John Cheever Goodwin, better known as J. Cheever Goodwin, (July 14, 1850 – December 19, 1912) was an American musical theatre librettist, lyricist and producer.

==Life and career==
Goodwin was born in Boston, Massachusetts, on July 14, 1850. He was educated at Harvard University, graduating in 1873. He began his career in journalism before turning to writing for the stage. Early in his theatrical career, Goodwin worked for Alice Oates, acting in her company and translating French opera bouffe into English for their productions. He often worked with composers Edward E. Rice and Woolson Morse. He was one of the earliest American writers dedicated to musical theatre librettos and lyrics. His first successful libretto was Evangeline in 1874, and his last new work was produced in 1903.

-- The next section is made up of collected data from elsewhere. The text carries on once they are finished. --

File: config.mk
export PLATFORM = sky130hd
export DESIGN_NAME = sync_mode_detect
export DESIGN_NICKNAME = d
export VERILOG_FILES = /design/src/rtl/sync_mode_pkg.sv /design/src/rtl/sync_polarity.sv /design/src/rtl/line_meter.sv /design/src/rtl/mode_matcher.sv /design/src/rtl/sync_mode_detect.sv
export SDC_FILE = /design/constraint.sdc
export NUM_CORES = 1
export LEC_CHECK = 0
export BUFFER_PORTS_ARGS = -buffer_cell sky130_fd_sc_hd__buf_4
export CORE_MARGIN = 2
export CORE_UTILIZATION = 42
export CTS_CLUSTER_DIAMETER = 200
export DETAILED_ROUTE_END_ITERATION = 12
export GPL_ROUTABILITY_DRIVEN = 0
export HOLD_SLACK_MARGIN = 0.15
export PLACE_DENSITY_LB_ADDON = 0.15
export SYNTH_ARGS = -nofsm -noshare
export SYNTH_HDL_FRONTEND = slang
export SYNTH_SLANG_ARGS = --single-unit
File: constraint.sdc
create_clock -name clk -period 17.9 [get_ports clk]
set_input_delay 0.895 -clock clk [delete_from_list [all_inputs] [get_ports clk]]
set_output_delay 0.895 -clock clk [all_outputs]
set_load 0.01 [all_outputs]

Goodwin's works included a much-revived musical adaptation, or musical burlesque, of Henry Wadsworth Longfellow's Evangeline called Evangeline; or, The Belle of Acadia (1874), composed by Rice; The Corsair (1887), with music by Rice; Jacquette (1887), with music by André Messager; Little Pig Went to Market (1890), with music by Gustave Kerker; The Merry Monarch, an English-language adaptation of L'étoile, with music by Morse (1890); a popular and well-revived piece, Wang (1891), with music by Morse, starring De Wolf Hopper; Panjandrum (1893), with music by Morse, written for and produced by Hopper's company; The Devil's Deputy (1894), music by Edward Jakobowski; A Daughter of the Revolution (1895), with music by Ludwig Engländer; Lost, Strayed or Stolen (1896), with music by Morse; 'Round New York in 80 Minutes (1899–1900), with music by Rice and John J. Braham; The Cadet Girl (1900), with music by Ludwig Engländer; The Monks of Malabar (1900), composed by Engländer; The Rogers Brothers in Central Park (1900–01), with music by Maurice Levi; The Sleeping Beauty and the Beast (1901–02), with music by Frederick Solomon; and Mr. Bluebeard (1903), with music by Solomon.

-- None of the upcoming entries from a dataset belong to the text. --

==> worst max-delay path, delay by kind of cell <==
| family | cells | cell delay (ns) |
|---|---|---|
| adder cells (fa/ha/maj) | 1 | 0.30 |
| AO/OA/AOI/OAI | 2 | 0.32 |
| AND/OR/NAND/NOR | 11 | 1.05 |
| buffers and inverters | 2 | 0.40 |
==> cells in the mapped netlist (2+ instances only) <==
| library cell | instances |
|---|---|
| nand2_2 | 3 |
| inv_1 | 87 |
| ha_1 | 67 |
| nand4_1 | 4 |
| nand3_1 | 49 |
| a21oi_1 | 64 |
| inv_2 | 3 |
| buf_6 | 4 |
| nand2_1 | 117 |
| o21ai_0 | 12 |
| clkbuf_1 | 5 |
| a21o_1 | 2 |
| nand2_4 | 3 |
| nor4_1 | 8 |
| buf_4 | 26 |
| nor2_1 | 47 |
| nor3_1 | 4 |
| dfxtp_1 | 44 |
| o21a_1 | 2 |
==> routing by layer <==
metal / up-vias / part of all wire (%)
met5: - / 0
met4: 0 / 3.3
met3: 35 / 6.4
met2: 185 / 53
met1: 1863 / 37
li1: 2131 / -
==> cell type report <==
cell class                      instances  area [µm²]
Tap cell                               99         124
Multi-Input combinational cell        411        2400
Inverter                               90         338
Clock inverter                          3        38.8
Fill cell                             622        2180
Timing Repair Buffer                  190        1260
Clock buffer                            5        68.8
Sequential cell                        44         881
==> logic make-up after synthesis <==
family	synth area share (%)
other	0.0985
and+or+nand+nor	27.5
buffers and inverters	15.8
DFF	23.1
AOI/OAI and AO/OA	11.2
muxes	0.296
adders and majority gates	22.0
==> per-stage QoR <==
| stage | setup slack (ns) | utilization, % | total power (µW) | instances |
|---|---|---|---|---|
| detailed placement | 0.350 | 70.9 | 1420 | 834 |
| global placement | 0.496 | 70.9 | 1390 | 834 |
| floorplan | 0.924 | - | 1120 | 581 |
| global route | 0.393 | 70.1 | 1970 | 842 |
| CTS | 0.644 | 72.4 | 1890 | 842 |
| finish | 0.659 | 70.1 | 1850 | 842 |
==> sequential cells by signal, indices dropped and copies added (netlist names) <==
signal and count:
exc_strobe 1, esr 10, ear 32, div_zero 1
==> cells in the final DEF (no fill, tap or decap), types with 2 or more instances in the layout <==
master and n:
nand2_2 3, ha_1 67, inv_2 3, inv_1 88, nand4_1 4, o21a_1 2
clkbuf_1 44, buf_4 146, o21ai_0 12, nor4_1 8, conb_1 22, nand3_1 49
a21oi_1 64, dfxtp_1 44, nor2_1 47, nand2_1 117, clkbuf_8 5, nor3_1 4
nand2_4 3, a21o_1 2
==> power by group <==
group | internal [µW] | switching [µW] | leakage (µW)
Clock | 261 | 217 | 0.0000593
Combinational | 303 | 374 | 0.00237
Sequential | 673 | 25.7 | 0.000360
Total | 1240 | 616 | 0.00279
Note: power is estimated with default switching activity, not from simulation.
### src/rtl/sar_cap_pkg.sv
`timescale 1ns/1ps
package sar_cap_pkg;
  typedef enum logic [1:0] {
    PH_IDLE = 2'd0,
    PH_ACQ  = 2'd1,
    PH_CONV = 2'd2
  } phase_e;
endpackage

### src/rtl/sar_frame_seq.sv
`timescale 1ns/1ps
module sar_frame_seq
  import sar_cap_pkg::*;
#(
  parameter int ACQ_W      = 10,
  parameter int DATA_W     = 12,
  parameter int SCK_CYCLES = 14
) (
  input  logic             clk,
  input  logic             rst_n,
  input  logic             run_i,
  input  logic [ACQ_W-1:0] acq_len_i,
  output logic             cs_n_o,
  output logic             sck_o,
  output logic             shift_en_o,
  output logic             frame_done_o
);
  localparam int CONV_LEN = 2 * SCK_CYCLES;
  localparam int CONV_W   = $clog2(CONV_LEN);
  localparam int CNT_W    = (ACQ_W > CONV_W) ? ACQ_W : CONV_W;

  phase_e             phase_q, phase_d;
  logic [CNT_W-1:0]   cnt_q, cnt_d;
  logic [ACQ_W-1:0]   nlat_q, nlat_d;
  logic               cs_n_q, cs_n_d;
  logic               sck_q, sck_d;
  logic [ACQ_W-1:0]   acq_clamped;
  logic [CNT_W-1:0]   nlat_ext;
  logic               acq_last;
  logic               conv_last;

  // Acquisition length is clamped to at least one cycle
  assign acq_clamped = (acq_len_i == '0) ? ACQ_W'(1) : acq_len_i;
  assign nlat_ext    = CNT_W'(nlat_q);
  assign acq_last    = (cnt_q == (nlat_ext - CNT_W'(1)));
  assign conv_last   = (cnt_q == CNT_W'(CONV_LEN - 1));

  // Data is taken on odd window cycles, ahead of each rising serial edge
  assign shift_en_o   = (phase_q == PH_CONV) && cnt_q[0] &&
                        ((cnt_q >> 1) < CNT_W'(DATA_W));
  assign frame_done_o = (phase_q == PH_CONV) && conv_last;

  always_comb begin
    phase_d = phase_q;
    cnt_d   = cnt_q;
    nlat_d  = nlat_q;
    unique case (phase_q)
      PH_IDLE: begin
        if (run_i) begin
          phase_d = PH_ACQ;
          cnt_d   = '0;
          nlat_d  = acq_clamped;
        end
      end
      PH_ACQ: begin
        if (acq_last) begin
          phase_d = PH_CONV;
          cnt_d   = '0;
        end else begin
          cnt_d = cnt_q + 1'b1;
        end
      end
      PH_CONV: begin
        if (conv_last) begin
          cnt_d = '0;
          if (run_i) begin
            phase_d = PH_ACQ;
            nlat_d  = acq_clamped;
          end else begin
            phase_d = PH_IDLE;
          end
        end else begin
          cnt_d = cnt_q + 1'b1;
        end
      end
      default: begin
        phase_d = PH_IDLE;
        cnt_d   = '0;
      end
    endcase
  end

  // Pins come straight from flops, decoded from the next state
  always_comb begin
    cs_n_d = (phase_d != PH_CONV);
    sck_d  = !((phase_d == PH_CONV) && cnt_d[0]);
  end

  always_ff @(posedge clk or negedge rst_n) begin
    if (!rst_n) begin
      phase_q <= PH_IDLE;
      cnt_q   <= '0;
      nlat_q  <= '0;
      cs_n_q  <= 1'b1;
      sck_q   <= 1'b1;
    end else begin
      phase_q <= phase_d;
      cnt_q   <= cnt_d;
      nlat_q  <= nlat_d;
      cs_n_q  <= cs_n_d;
      sck_q   <= sck_d;
    end
  end

  assign cs_n_o = cs_n_q;
  assign sck_o  = sck_q;
endmodule

### src/rtl/sar_shift_chan.sv
`timescale 1ns/1ps
module sar_shift_chan #(
  parameter int DATA_W = 12
) (
  input  logic              clk,
  input  logic              rst_n,
  input  logic              sdo_i,
  input  logic              shift_en_i,
  input  logic              load_i,
  output logic [DATA_W-1:0] code_o
);
  logic [DATA_W-1:0] shreg_q, shreg_d;
  logic [DATA_W-1:0] code_q, code_d;

  always_comb begin
    shreg_d = shreg_q;
    if (shift_en_i) shreg_d = {shreg_q[DATA_W-2:0], sdo_i};
    code_d = code_q;
    if (load_i) code_d = shreg_q;
  end

  always_ff @(posedge clk or negedge rst_n) begin
    if (!rst_n) begin
      shreg_q <= '0;
      code_q  <= '0;
    end else begin
      shreg_q <= shreg_d;
      code_q  <= code_d;
    end
  end

  assign code_o = code_q;
endmodule

### src/rtl/dual_sar_capture.sv
`timescale 1ns/1ps
module dual_sar_capture #(
  parameter int ACQ_W      = 10,
  parameter int DATA_W     = 12,
  parameter int SCK_CYCLES = 14
) (
  input  logic              clk,
  input  logic              rst_n,
  input  logic              capture_en,
  input  logic [ACQ_W-1:0]  acq_cycles,
  input  logic              volt_sdo,
  input  logic              curr_sdo,
  output logic              conv_cs_n,
  output logic              ser_clk,
  output logic              pair_valid,
  output logic [DATA_W-1:0] volt_code,
  output logic [DATA_W-1:0] curr_code
);
  localparam int NUM_CH = 2;

  logic                    shift_en;
  logic                    frame_done;
  logic                    valid_q;
  logic [NUM_CH-1:0]       sdo_vec;
  logic [DATA_W-1:0]       code_arr [NUM_CH];

  assign sdo_vec = {curr_sdo, volt_sdo};

  sar_frame_seq #(
    .ACQ_W      (ACQ_W),
    .DATA_W     (DATA_W),
    .SCK_CYCLES (SCK_CYCLES)
  ) u_seq (
    .clk          (clk),
    .rst_n        (rst_n),
    .run_i        (capture_en),
    .acq_len_i    (acq_cycles),
    .cs_n_o       (conv_cs_n),
    .sck_o        (ser_clk),
    .shift_en_o   (shift_en),
    .frame_done_o (frame_done)
  );

  for (genvar g = 0; g < NUM_CH; g++) begin : g_chan
    sar_shift_chan #(.DATA_W(DATA_W)) u_chan (
      .clk        (clk),
      .rst_n      (rst_n),
      .sdo_i      (sdo_vec[g]),
      .shift_en_i (shift_en),
      .load_i     (frame_done),
      .code_o     (code_arr[g])
    );
  end

  always_ff @(posedge clk or negedge rst_n) begin
    if (!rst_n) valid_q <= 1'b0;
    else        valid_q <= frame_done;
  end

  assign pair_valid = valid_q;
  assign volt_code  = code_arr[0];
  assign curr_code  = code_arr[1];
endmodule

### config.mk
export PLATFORM = sky130hd
export DESIGN_NAME = dual_sar_capture
export DESIGN_NICKNAME = d
export VERILOG_FILES = /design/src/rtl/sar_cap_pkg.sv /design/src/rtl/sar_frame_seq.sv /design/src/rtl/sar_shift_chan.sv /design/src/rtl/dual_sar_capture.sv
export SDC_FILE = /design/constraint.sdc
export NUM_CORES = 1
export LEC_CHECK = 0
export CORE_AREA = 2 2 85 87
export DETAILED_ROUTE_END_ITERATION = 10
export DIE_AREA = 0 0 87 89
export GPL_ROUTABILITY_DRIVEN = 0
export PLACE_DENSITY = 0.72
export SLEW_MARGIN = 30
export SYNTH_ARGS = -nofsm -noshare
export SYNTH_HDL_FRONTEND = slang
export SYNTH_SLANG_ARGS = --single-unit
### constraint.sdc
create_clock -name clk -period 5.03 [get_ports clk]
set_input_delay 0.7545 -clock clk [delete_from_list [all_inputs] [get_ports clk]]
set_output_delay 0.7545 -clock clk [all_outputs]
set_load 0.005 [all_outputs]
==> results.yml <==
synth:
  synth_common_cells: "dfrtp_1 (71), mux2_2 (50), nand2_1 (19)"
  synth_cell_types: 47
  async_reset_ff_share_pct: 100
  syn-cell-area_um2: 3350
  syn_area_per_cell_um2: 12.6
  ys_ff_latch: 73
  synth_top_family_by_area: "multiplexers"
  synth_xor_area_share_pct: 3.14
  ys.flop_type: "dfrtp_1"
  synth.yosys.warnings: 0
  synth_edf_count: 0
  synth.area.top_cells: "dfrtp_1 (53%), mux2_2 (17%), mux2_1 (2.4%)"
  synth_cells: 265
  syn_nets: 282
  synth_top_cell_by_area: "dfrtp_1"
  synth_compound_area_share_pct: 7.06
  muxShareOfSynthArea_pct: 19.5
  synth_top_area_share_pct: 53.1
  synthSimpleGateAreaFrac_pct: 12.4
  synth_most_common_cell: "dfrtp_1"
  ys_seq_area_share_pct: 54.6
  synthAdderAreaFrac_pct: 0.747
timing:
  tightest_slew_ps: 642
  setup_tns_ps: 0
  grt_setup_unrepaired: "no"
  setup_ws_ps: 2690
  period_minus_slack_ps: 2340
  setup_viol: 0
  max_slew_margin_pct: 57.2
  max_freq_mhz: 427
  min_period_over_period_pct: 46.5
  clock_skew_ps: 11.1
  slew_viol_final: 0
  hold_viol: 0
cts:
  h-tree-depth: 3
  post_cts_resized: 0
  cts_tree: "built"
  post_cts_buffers: 0
  cts_buffer_depth: 2
  cts-root-buf: "clkbuf_8"
  clkSlewWorstSetupHoldPaths_ps: 80
  numCtsBuffers: 9
  clock_latency_ps: 340
  holdBufCountCts: 0
  clock_sinks: 73
flow_run:
  drv_cap: 0
grt:
  grt_pass1_wl_um: 9820
  antenna_found_initial: 0
  grtUsageTotal_pct: 16.4
  grt_pass1_vias: 2089
  grt_overflow: 0
  grt_max_degree: 74
cells_and_area:
  fin_nets: 327
  syn_to_final_growth_pct: 20.7
  final_util_pct: 60.2
  drive_gt1_share_pct: 27.6
  design_area_um2: 4040
  nFillCells: 538
  diodes: 0
setup_path:
  cpPeakStageDelay_ps: 490
  end_kind: "flip-flop"
  slowest_stage: "o21ai_2"
  startpoint_type: "flip-flop"
  required_ps: 5260
  crit_fanout: 26
  crit_chain: "ha_1, nor2b_1, nand3_1, nor3_4, buf_4, o21ai_2, mux2_2"
  arrival_ps: 2570
  worstSetupPathType: "reg2reg"
power:
  p_leak_nw: 1.67
  vdd_drop_max_mv: 0.250
  p_per_area_nw_per_um2: 407
  comb_power_share_pct: 23.9
  clockPowerShare_pct: 28.0
  p_sw_mw: 0.537
  switching_share_pct: 32.6
  p_int_mw: 1.11
  seqPwrFrac_pct: 48.1
placed_design:
  dpl.hpwl_um: 4000
  post_dp_cell_area_um2: 3830
  dp_slack_ps: 2560
  io_buffers: 41
status:
  status: "finished, final reports clean"
min_path:
  min_path_type: "in2async"
drt:
  dr_wl_met3_um: 298
  routed_wirelength_um: 5870
  met2WireLength_um: 2780
  drc: 0
  ant_nets: 0
  via_per_inst: 5.41
  vias: 2138
  drt_iter0_drc: 109
  wl_per_cell_um: 14.8
  dr.pass1.iters: 4
  met1_length_um: 2730
  highest_layer: "met4"
floorplan:
  io_pins: 42
  die-area_um2: 7740
  core_um2: 6720
  die_x_um: 87
  start_util_pct: 49.8
  rows: 30
  chipHeight_um: 89
## registers in the layout, summed over array words and instances (netlist names)
| name | flops |
|---|---|
| g_chan.u_chan.code_o | 24 |
| g_chan.u_chan.shreg_q | 24 |
| u_seq.cnt_q | 10 |
| u_seq.nlat_ext | 10 |
| u_seq.phase_q | 2 |
| pair_valid | 1 |
| u_seq.cs_n_o | 1 |
| u_seq.sck_o | 1 |
## layout by cell type (no fill, tap or decap), drive strengths merged, types with 2 or more instances in the layout
cell type / n
o221ai: 6
xnor2: 6
dfrtp: 71
nand3: 5
clkinvlp: 2
buf: 4
nor4: 6
clkdlybuf4s50: 40
ha: 2
and2: 3
nand4: 3
o21ai: 8
nor2: 12
clkbuf: 9
a21oi: 3
inv: 11
xor2: 6
o2111ai: 2
nor2b: 4
dfstp: 2
nand2: 20
nand2b: 3
or2: 3
mux2: 57
o21a: 2
nor3: 10
## per-layer routing
metal / track usage [%] / up-vias
li1: - / 1036
met1: 22.2 / 1053
met2: 25.1 / 41
met3: 4.43 / 8
met4: 6.82 / 0
met5: 0 / -
## critical path: cells and delay by family, from the launching register on
kind,cells,cell delay (ps)
compound gates,1,490
flops,1,480
mux,1,400
simple gates,3,350
fa+ha+maj,1,260
buf+inv,1,250
## cell type report
cell class                 instances  area, µm²  share of cell area, %
tap                               80        100                   2.48
sequential                        73       1830                   45.2
timing repair buffer              44        439                   10.9
clock buffer                       9        124                   3.06
inverter                           8       30.0                  0.743
multi-input combinational        174       1440                   35.7
clock inverter                     7       76.3                   1.89
## worst paths after layout
check / start / endpoint / slack [ps] / depth (start not counted)
max reg2reg: u_seq.cnt_q[0] / u_seq.nlat_ext[9] / 2690 / 7
max: u_seq.cnt_q[0] / u_seq.nlat_ext[9] / 2690 / 7
min reg2reg: g_chan[0].u_chan.code_o[4] / g_chan[0].u_chan.code_o[4] / 510 / 1
max in group asynchronous: rst_n / g_chan[0].u_chan.shreg_q[10] / 4070 / 2
min: rst_n / u_seq.cnt_q[8] / 510 / 2
min in group clk: g_chan[0].u_chan.code_o[4] / g_chan[0].u_chan.code_o[4] / 510 / 1
## power by group through the flow
stage                     Sequential, mW  Clock, mW  Combinational (mW)
after CTS                          0.791      0.478               0.396
final                              0.791      0.462               0.394
after detailed placement           0.802          0               0.393
after global routing               0.806      0.499               0.446
after floorplan                    0.759          0               0.313
after global placement             0.801          0               0.381
## through the flow
step | total power [mW] | instances | hold WS [ps]
5_1_grt | 1.75 | 395 | 528
3_5_place_dp | 1.20 | 379 | 494
4_1_cts | 1.67 | 395 | 512
6_report | 1.65 | 395 | 510
3_3_place_gp | 1.18 | 378 | 489
2_1_floorplan | 1.07 | 265 | 459
## cell families after synthesis
logic type / count (synthesis)
simple gates: 74
compound gates: 28
fa+ha+maj: 2
xor+xnor: 12
buf+inv: 18
mux: 58
flops: 73
(Power assumes the default switching activity.)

Of Lost, Strayed or Stolen, a critic commented: "Cheever Goodwin, clever at adaptation, at times a most dexterous manipulator in stagecraft, has been singularly successful in this latest venture. Starting of a delightfully humorous set of complications, woven logically together, he has made an honest translation and obtained a genuinely absurd farce which he carries through four acts, sustaining the interest to the end."

Goodwin died in New York on December 19, 1912.